• Records to process:
────────────────────

$ cat config.mk
export PLATFORM = sky130hd
export DESIGN_NAME = opc_cpu_flat
export DESIGN_NICKNAME = d
export VERILOG_FILES = /design/src/opc_pkg.sv /design/src/opc_mem_if.sv /design/src/opc_cpu.sv /design/src/flat_wrapper.sv
export SDC_FILE = /design/constraint.sdc
export NUM_CORES = 1
export LEC_CHECK = 0
export BUFFER_PORTS_ARGS = -buffer_cell sky130_fd_sc_hd__buf_2
export CAP_MARGIN = 20
export CELL_PAD_IN_SITES_DETAIL_PLACEMENT = 2
export CELL_PAD_IN_SITES_GLOBAL_PLACEMENT = 2
export CORE_AREA = 2 2 79 111
export DETAILED_ROUTE_END_ITERATION = 8
export DIE_AREA = 0 0 81 113
export GPL_TIMING_DRIVEN = 0
export PLACE_DENSITY_LB_ADDON = 0.1
export REMOVE_ABC_BUFFERS = 1
export SLEW_MARGIN = 25
export SYNTH_ARGS = -nofsm -noshare
export SYNTH_HDL_FRONTEND = slang
export SYNTH_SLANG_ARGS = --single-unit
export TNS_END_PERCENT = 10
$ cat constraint.sdc
create_clock -name clk -period 2.06 [get_ports clk]
set_input_delay 0.309 -clock clk [delete_from_list [all_inputs] [get_ports clk]]
set_output_delay 0.309 -clock clk [all_outputs]
set_load 0.05 [all_outputs]
$ cat src/opc_pkg.sv
`default_nettype none

package opc_pkg;

  // Bus widths.
  localparam int addr_w = 12;
  localparam int data_w = 8;

  // Instruction register holds the opcode nibble.
  localparam int ir_w = 4;
  localparam int op_w = 3;

  // Direct-mode bit inside the opcode nibble.
  localparam int mode_bit = 3;

  // Byte 0 field positions.
  localparam int opc_lsb = 4;
  localparam int ahi_msb = addr_w - data_w - 1;

  typedef enum logic [1:0] {
    fetch0 = 2'b00,
    fetch1 = 2'b01,
    rdmem  = 2'b10,
    exec   = 2'b11
  } opc_state_t;

  localparam logic [op_w-1:0] op_and = 3'd0;
  localparam logic [op_w-1:0] op_lda = 3'd1;
  localparam logic [op_w-1:0] op_sta = 3'd2;
  localparam logic [op_w-1:0] op_add = 3'd3;
  localparam logic [op_w-1:0] op_not = 3'd4;
  localparam logic [op_w-1:0] op_jpc = 3'd5;
  localparam logic [op_w-1:0] op_jpz = 3'd6;
  localparam logic [op_w-1:0] op_jp  = 3'd7;

endpackage

`default_nettype wire
$ cat src/opc_mem_if.sv
`timescale 1ns/10ps
`default_nettype none

interface opc_mem_if;
  import opc_pkg::*;

  logic [addr_w-1:0] addr;
  logic [data_w-1:0] wdata;
  logic [data_w-1:0] rdata;
  logic              we;    // Write strobe.
  logic              rd;    // Master samples rdata this cycle.

  modport master (
    output addr,
    output wdata,
    output we,
    output rd,
    input  rdata
  );

  modport mem (
    input  addr,
    input  wdata,
    input  we,
    input  rd,
    output rdata
  );

endinterface

`default_nettype wire

$ cat src/opc_cpu.sv
`timescale 1ns/10ps
`default_nettype none

module opc_cpu (
  input  logic     clk,
  input  logic     reset_b,
  input  logic     hold,
  output logic     boundary,
  opc_mem_if.master bus
);
  import opc_pkg::*;

  opc_state_t        state_q;
  logic [ir_w-1:0]   ir_q;
  logic [addr_w-1:0] or_q;
  logic [addr_w-1:0] pc_q;
  logic [data_w-1:0] acc_q;
  logic              c_q;

  logic [op_w-1:0]   op;
  logic              has_operand;
  logic              direct;
  logic              run_fetch;
  logic              writeback;
  logic [data_w:0]   sum;

  assign op          = ir_q[op_w-1:0];
  assign has_operand = (op == op_and) || (op == op_lda) ||
                       (op == op_add) || (op == op_not);
  assign direct      = ir_q[mode_bit] && has_operand; // STA and jumps never read memory.

  assign run_fetch = (state_q == fetch0) && !hold;
  assign writeback = (state_q == exec) && (op == op_sta);
  assign boundary  = (state_q == fetch0) && hold;

  assign bus.addr  = (writeback || state_q == rdmem) ? or_q : pc_q;
  assign bus.wdata = acc_q;
  assign bus.we    = writeback;
  assign bus.rd    = run_fetch || (state_q == fetch1) || (state_q == rdmem);

  assign sum = {1'b0, acc_q} + {1'b0, or_q[data_w-1:0]} + {{data_w{1'b0}}, c_q};

  always_ff @(posedge clk or negedge reset_b)
  begin
    if (!reset_b)
    begin
      state_q <= fetch0;
    end
    else
    begin
      case (state_q)
        fetch0:
        begin
          if (!hold)
          begin
            state_q <= fetch1;
          end
        end
        fetch1:  state_q <= direct ? rdmem : exec;
        rdmem:   state_q <= exec;
        default: state_q <= fetch0;
      endcase
    end
  end

  // Instruction and operand registers.
  always_ff @(posedge clk)
  begin
    if (run_fetch)
    begin
      ir_q               <= bus.rdata[data_w-1:opc_lsb];
      or_q[addr_w-1:data_w] <= bus.rdata[ahi_msb:0];
    end
    if (state_q == fetch1 || state_q == rdmem)
    begin
      or_q[data_w-1:0] <= bus.rdata; // Memory operand replaces the low byte.
    end
  end

  always_ff @(posedge clk or negedge reset_b)
  begin
    if (!reset_b)
    begin
      acc_q <= '0;
      c_q   <= 1'b0;
    end
    else if (state_q == exec)
    begin
      case (op)
        op_and:
        begin
          acc_q <= acc_q & or_q[data_w-1:0];
          c_q   <= 1'b0;
        end
        op_lda:  acc_q <= or_q[data_w-1:0];
        op_not:  acc_q <= ~or_q[data_w-1:0];
        op_add:  {c_q, acc_q} <= sum;
        default: ;
      endcase
    end
  end

  always_ff @(posedge clk or negedge reset_b)
  begin
    if (!reset_b)
    begin
      pc_q <= '0;
    end
    else if (run_fetch || state_q == fetch1)
    begin
      pc_q <= pc_q + 1'b1;
    end
    else if (state_q == exec)
    begin
      case (op)
        op_jp:
        begin
          pc_q <= or_q;
        end
        op_jpc:
        begin
          if (c_q)
          begin
            pc_q <= or_q;
          end
        end
        op_jpz:
        begin
          if (acc_q == '0)
          begin
            pc_q <= or_q;
          end
        end
        default: ;
      endcase
    end
  end

endmodule

`default_nettype wire

$ cat src/flat_wrapper.sv
// flat-port wrapper written by rule: the top's interface ports become plain ports
module opc_cpu_flat import opc_pkg::*;
  (clk, reset_b, hold, boundary, bus_addr, bus_wdata, bus_we, bus_rd, bus_rdata);
  opc_mem_if bus_i ();
  input  logic clk;
  input  logic reset_b;
  input  logic hold;
  output logic boundary;
  output wire logic [$bits(bus_i.addr)-1:0] bus_addr;
  output wire logic [$bits(bus_i.wdata)-1:0] bus_wdata;
  output wire logic [$bits(bus_i.we)-1:0] bus_we;
  output wire logic [$bits(bus_i.rd)-1:0] bus_rd;
  input wire logic [$bits(bus_i.rdata)-1:0] bus_rdata;
  assign bus_addr = bus_i.addr;
  assign bus_wdata = bus_i.wdata;
  assign bus_we = bus_i.we;
  assign bus_rd = bus_i.rd;
  assign bus_i.rdata = bus_rdata;
  opc_cpu u_core (.clk(clk), .reset_b(reset_b), .hold(hold), .boundary(boundary), .bus(bus_i));
endmodule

────────────────────

• Problem description:
Each line of the listing above that contains the word "opcode" is to be copied.

• Answer space:
  // Instruction register holds the opcode nibble.
  // Direct-mode bit inside the opcode nibble.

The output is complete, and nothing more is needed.